» YOUR OBJECTIVE: Show the lines below where "waiting" occurs.

» SUPPLIED DATA:
<file path="src/rtl/mcq_pkg.sv">
package mcq_pkg;
  // header word field positions (decoded by the assembler and the issuer)
  localparam int HDR_CNT_LSB  = 0;
  localparam int HDR_CNT_W    = 4;
  localparam int HDR_MODE_LSB = 4;
  localparam int HDR_MODE_W   = 2;
  localparam int HDR_END_BIT  = 15;

  typedef enum logic [1:0] {
    PLANE_Y = 2'd0,
    PLANE_U = 2'd1,
    PLANE_V = 2'd2
  } plane_e;

  typedef enum logic [1:0] {
    ISS_IDLE  = 2'd0,
    ISS_START = 2'd1,
    ISS_WAIT  = 2'd2
  } iss_state_e;
endpackage

</file>
<file path="src/rtl/mcq_assembler.sv">
module mcq_assembler
  import mcq_pkg::*;
#(
  parameter int WORD_W    = 16,
  parameter int MAX_WORDS = 8,
  parameter int LEN_W     = 4
) (
  input  logic                        clk,
  input  logic                        rst_n,
  input  logic                        en,
  input  logic                        wr_en,
  input  logic [WORD_W-1:0]           wr_data,
  input  logic                        q_full,
  output logic                        push,
  output logic                        push_end,
  output logic [LEN_W-1:0]            push_len,
  output logic [MAX_WORDS*WORD_W-1:0] push_words,
  output logic                        ovf_set
);
  localparam int IDX_W = (MAX_WORDS > 1) ? $clog2(MAX_WORDS) : 1;

  logic [IDX_W-1:0]                   idx_q, idx_d;
  logic [LEN_W-1:0]                   rem_q, rem_d;
  logic [LEN_W-1:0]                   len_q, len_d;
  logic                               disc_q, disc_d;
  logic [MAX_WORDS-1:0][WORD_W-1:0]   buf_q, buf_d;
  logic [HDR_CNT_W-1:0]               hdr_cnt;
  logic                               hdr_end;
  logic [LEN_W-1:0]                   hdr_len;
  logic                               at_header;
  logic                               buf_we;

  assign hdr_cnt   = wr_data[HDR_CNT_LSB +: HDR_CNT_W];
  assign hdr_end   = wr_data[HDR_END_BIT];
  assign at_header = (rem_q == '0);
  assign buf_we    = en & wr_en;

  always_comb begin
    if (hdr_end)
      hdr_len = LEN_W'(1);
    else if (hdr_cnt == '0 || LEN_W'(hdr_cnt) > LEN_W'(MAX_WORDS))
      hdr_len = LEN_W'(MAX_WORDS);
    else
      hdr_len = LEN_W'(hdr_cnt);
  end

  always_comb begin
    idx_d   = idx_q;
    rem_d   = rem_q;
    len_d   = len_q;
    disc_d  = disc_q;
    buf_d   = buf_q;
    push    = 1'b0;
    ovf_set = 1'b0;
    if (!en) begin
      idx_d  = '0;
      rem_d  = '0;
      disc_d = 1'b0;
    end else if (wr_en) begin
      if (at_header) begin
        if (q_full) begin
          ovf_set = 1'b1;
          rem_d   = hdr_len - LEN_W'(1);
          disc_d  = (hdr_len != LEN_W'(1));
        end else begin
          buf_d    = '0;
          buf_d[0] = wr_data;
          len_d    = hdr_len;
          if (hdr_len == LEN_W'(1)) begin
            push = 1'b1;
          end else begin
            idx_d  = IDX_W'(1);
            rem_d  = hdr_len - LEN_W'(1);
            disc_d = 1'b0;
          end
        end
      end else begin
        rem_d = rem_q - LEN_W'(1);
        if (!disc_q) begin
          buf_d[idx_q] = wr_data;
          idx_d        = idx_q + 1'b1;
          if (rem_q == LEN_W'(1)) push = 1'b1;
        end
        if (rem_q == LEN_W'(1)) begin
          disc_d = 1'b0;
          idx_d  = '0;
        end
      end
    end
  end

  assign push_end   = at_header & hdr_end;
  assign push_len   = at_header ? hdr_len : len_q;
  assign push_words = buf_d;

  always_ff @(posedge clk or negedge rst_n) begin
    if (!rst_n) begin
      idx_q  <= '0;
      rem_q  <= '0;
      disc_q <= 1'b0;
      len_q  <= '0;
      buf_q  <= '0;
    end else begin
      idx_q  <= idx_d;
      rem_q  <= rem_d;
      disc_q <= disc_d;
      if (buf_we) begin
        len_q <= len_d;
        buf_q <= buf_d;
      end
    end
  end

  // never hand a command to a full queue
  assert_no_push_full_R3: assert property (@(posedge clk) disable iff (!rst_n)
    push |-> !q_full);
  // a discard phase always has words left to swallow
  assert_discard_pending_R4: assert property (@(posedge clk) disable iff (!rst_n)
    disc_q |-> (rem_q != '0));
  // disabling drops any half-built command
  assert_flush_partial_R8: assert property (@(posedge clk) disable iff (!rst_n)
    !en |=> (rem_q == '0));
endmodule

</file>
<file path="src/rtl/mcq_fifo.sv">
module mcq_fifo #(
  parameter int ENT_W = 8,
  parameter int DEPTH = 4,
  parameter int LVL_W = 3
) (
  input  logic             clk,
  input  logic             rst_n,
  input  logic             flush,
  input  logic             push,
  input  logic [ENT_W-1:0] push_data,
  input  logic             pop,
  output logic [ENT_W-1:0] head,
  output logic             empty,
  output logic             full,
  output logic [LVL_W-1:0] level
);
  localparam int PTR_W = (DEPTH > 1) ? $clog2(DEPTH) : 1;

  logic [ENT_W-1:0] mem [DEPTH];
  logic [PTR_W-1:0] wr_ptr_q, wr_ptr_d, rd_ptr_q, rd_ptr_d;
  logic [LVL_W-1:0] level_q, level_d;
  logic             push_ok, pop_ok;

  assign empty   = (level_q == '0);
  assign full    = (level_q == LVL_W'(DEPTH));
  assign level   = level_q;
  assign push_ok = push & ~full;
  assign pop_ok  = pop & ~empty;
  assign head    = mem[rd_ptr_q];

  always_comb begin
    wr_ptr_d = wr_ptr_q;
    rd_ptr_d = rd_ptr_q;
    level_d  = level_q;
    if (flush) begin
      wr_ptr_d = '0;
      rd_ptr_d = '0;
      level_d  = '0;
    end else begin
      if (push_ok)
        wr_ptr_d = (wr_ptr_q == PTR_W'(DEPTH-1)) ? '0 : wr_ptr_q + 1'b1;
      if (pop_ok)
        rd_ptr_d = (rd_ptr_q == PTR_W'(DEPTH-1)) ? '0 : rd_ptr_q + 1'b1;
      if (push_ok && !pop_ok)
        level_d = level_q + 1'b1;
      else if (pop_ok && !push_ok)
        level_d = level_q - 1'b1;
    end
  end

  always_ff @(posedge clk or negedge rst_n) begin
    if (!rst_n) begin
      wr_ptr_q <= '0;
      rd_ptr_q <= '0;
      level_q  <= '0;
    end else begin
      wr_ptr_q <= wr_ptr_d;
      rd_ptr_q <= rd_ptr_d;
      level_q  <= level_d;
    end
  end

  for (genvar s = 0; s < DEPTH; s++) begin : g_slot
    always_ff @(posedge clk) begin
      if (push_ok && !flush && wr_ptr_q == PTR_W'(s))
        mem[s] <= push_data;
    end
  end

  // the waiting count never exceeds the depth
  assert_level_bound_R3: assert property (@(posedge clk) disable iff (!rst_n)
    level_q <= LVL_W'(DEPTH));
  // the issuer only takes from a non-empty queue
  assert_pop_nonempty_R5: assert property (@(posedge clk) disable iff (!rst_n)
    pop |-> !empty);
endmodule

</file>
<file path="src/rtl/mcq_issuer.sv">
module mcq_issuer
  import mcq_pkg::*;
#(
  parameter int WORD_W    = 16,
  parameter int MAX_WORDS = 8,
  parameter int LEN_W     = 4
) (
  input  logic                        clk,
  input  logic                        rst_n,
  input  logic                        en,
  input  logic                        q_empty,
  input  logic                        head_end,
  input  logic [LEN_W-1:0]            head_len,
  input  logic [MAX_WORDS*WORD_W-1:0] head_words,
  output logic                        pop,
  output logic                        end_set,
  output logic                        eng_start,
  output logic [1:0]                  eng_plane,
  output logic [HDR_MODE_W-1:0]       eng_mode,
  output logic [LEN_W-1:0]            eng_len,
  output logic [MAX_WORDS*WORD_W-1:0] eng_words,
  input  logic                        eng_done
);
  iss_state_e                  st_q, st_d;
  plane_e                      plane_q, plane_d;
  logic [LEN_W-1:0]            len_q;
  logic [MAX_WORDS*WORD_W-1:0] words_q;
  logic                        round_fin, cmd_fin, slot_free, load;

  assign round_fin = (st_q == ISS_WAIT) & eng_done;
  assign cmd_fin   = round_fin & ((plane_q == PLANE_V) | ~en);
  assign slot_free = (st_q == ISS_IDLE) | cmd_fin;
  assign pop       = slot_free & en & ~q_empty;
  assign end_set   = pop & head_end;
  assign load      = pop & ~head_end;

  always_comb begin
    st_d    = st_q;
    plane_d = plane_q;
    case (st_q)
      ISS_START: st_d = ISS_WAIT;
      ISS_WAIT: begin
        if (round_fin) begin
          if (cmd_fin) begin
            st_d = ISS_IDLE;
          end else begin
            st_d    = ISS_START;
            plane_d = plane_e'(plane_q + 2'd1);
          end
        end
      end
      default: st_d = ISS_IDLE;
    endcase
    if (load) begin
      st_d    = ISS_START;
      plane_d = PLANE_Y;
    end
  end

  always_ff @(posedge clk or negedge rst_n) begin
    if (!rst_n) begin
      st_q    <= ISS_IDLE;
      plane_q <= PLANE_Y;
      len_q   <= '0;
      words_q <= '0;
    end else begin
      st_q    <= st_d;
      plane_q <= plane_d;
      if (load) begin
        len_q   <= head_len;
        words_q <= head_words;
      end
    end
  end

  assign eng_start = (st_q == ISS_START);
  assign eng_plane = plane_q;
  assign eng_mode  = words_q[HDR_MODE_LSB +: HDR_MODE_W];
  assign eng_len   = len_q;
  assign eng_words = words_q;

  // start is a single-cycle pulse
  assert_start_pulse_R5: assert property (@(posedge clk) disable iff (!rst_n)
    eng_start |=> !eng_start);
  // chroma rounds follow a done in the previous cycle
  assert_round_after_done_R5: assert property (@(posedge clk) disable iff (!rst_n)
    (eng_start && plane_q != PLANE_Y) |-> $past(eng_done));
  // an end command is retired only with no round outstanding
  assert_end_idle_R6: assert property (@(posedge clk) disable iff (!rst_n)
    end_set |=> !eng_start);
endmodule

</file>
<file path="src/rtl/mc_cmd_queue.sv">
module mc_cmd_queue
  import mcq_pkg::*;
#(
  parameter int WORD_W    = 16,
  parameter int MAX_WORDS = 8,
  parameter int DEPTH     = 4
) (
  input  logic                        clk,
  input  logic                        rst_n,
  input  logic                        en,
  input  logic                        wr_en,
  input  logic [WORD_W-1:0]           wr_data,
  input  logic [1:0]                  sts_clr,
  output logic                        eng_start,
  output logic [1:0]                  eng_plane,
  output logic [HDR_MODE_W-1:0]       eng_mode,
  output logic [$clog2(MAX_WORDS+1)-1:0] eng_len,
  output logic [MAX_WORDS*WORD_W-1:0] eng_words,
  input  logic                        eng_done,
  output logic [$clog2(DEPTH+1)-1:0]  q_level,
  output logic                        q_full,
  output logic                        end_sts,
  output logic                        ovf_sts,
  output logic                        irq
);
  localparam int LEN_W = $clog2(MAX_WORDS+1);
  localparam int LVL_W = $clog2(DEPTH+1);
  localparam int WV_W  = MAX_WORDS * WORD_W;
  localparam int ENT_W = 1 + LEN_W + WV_W;

  logic             push, push_end, ovf_set, pop, end_set, q_empty;
  logic [LEN_W-1:0] push_len;
  logic [WV_W-1:0]  push_words;
  logic [ENT_W-1:0] push_ent, head_ent;
  logic             end_q, end_d, ovf_q, ovf_d;

  mcq_assembler #(.WORD_W(WORD_W), .MAX_WORDS(MAX_WORDS), .LEN_W(LEN_W)) u_asm (
    .clk(clk), .rst_n(rst_n), .en(en), .wr_en(wr_en), .wr_data(wr_data),
    .q_full(q_full), .push(push), .push_end(push_end), .push_len(push_len),
    .push_words(push_words), .ovf_set(ovf_set)
  );

  assign push_ent = {push_end, push_len, push_words};

  mcq_fifo #(.ENT_W(ENT_W), .DEPTH(DEPTH), .LVL_W(LVL_W)) u_fifo (
    .clk(clk), .rst_n(rst_n), .flush(~en), .push(push), .push_data(push_ent),
    .pop(pop), .head(head_ent), .empty(q_empty), .full(q_full), .level(q_level)
  );

  mcq_issuer #(.WORD_W(WORD_W), .MAX_WORDS(MAX_WORDS), .LEN_W(LEN_W)) u_iss (
    .clk(clk), .rst_n(rst_n), .en(en), .q_empty(q_empty),
    .head_end(head_ent[ENT_W-1]), .head_len(head_ent[WV_W +: LEN_W]),
    .head_words(head_ent[WV_W-1:0]), .pop(pop), .end_set(end_set),
    .eng_start(eng_start), .eng_plane(eng_plane), .eng_mode(eng_mode),
    .eng_len(eng_len), .eng_words(eng_words), .eng_done(eng_done)
  );

  always_comb begin
    end_d = end_set | (end_q & ~(en & sts_clr[0]));
    ovf_d = ovf_set | (ovf_q & ~(en & sts_clr[1]));
  end

  always_ff @(posedge clk or negedge rst_n) begin
    if (!rst_n) begin
      end_q <= 1'b0;
      ovf_q <= 1'b0;
    end else begin
      end_q <= end_d;
      ovf_q <= ovf_d;
    end
  end

  assign end_sts = end_q;
  assign ovf_sts = ovf_q;
  assign irq     = end_q;

  // overflow stays set until an enabled clear
  assert_ovf_sticky_R4: assert property (@(posedge clk) disable iff (!rst_n)
    (ovf_sts && !(en && sts_clr[1])) |=> ovf_sts);
  // a disabled block keeps its end status
  assert_end_kept_R8: assert property (@(posedge clk) disable iff (!rst_n)
    (end_sts && !en) |=> end_sts);
  // the full flag tracks the waiting count
  assert_full_level_R3: assert property (@(posedge clk) disable iff (!rst_n)
    q_full |-> (q_level == LVL_W'(DEPTH)));
endmodule

</file>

» WRITTEN SOLUTION:
  // the waiting count never exceeds the depth
  // the full flag tracks the waiting count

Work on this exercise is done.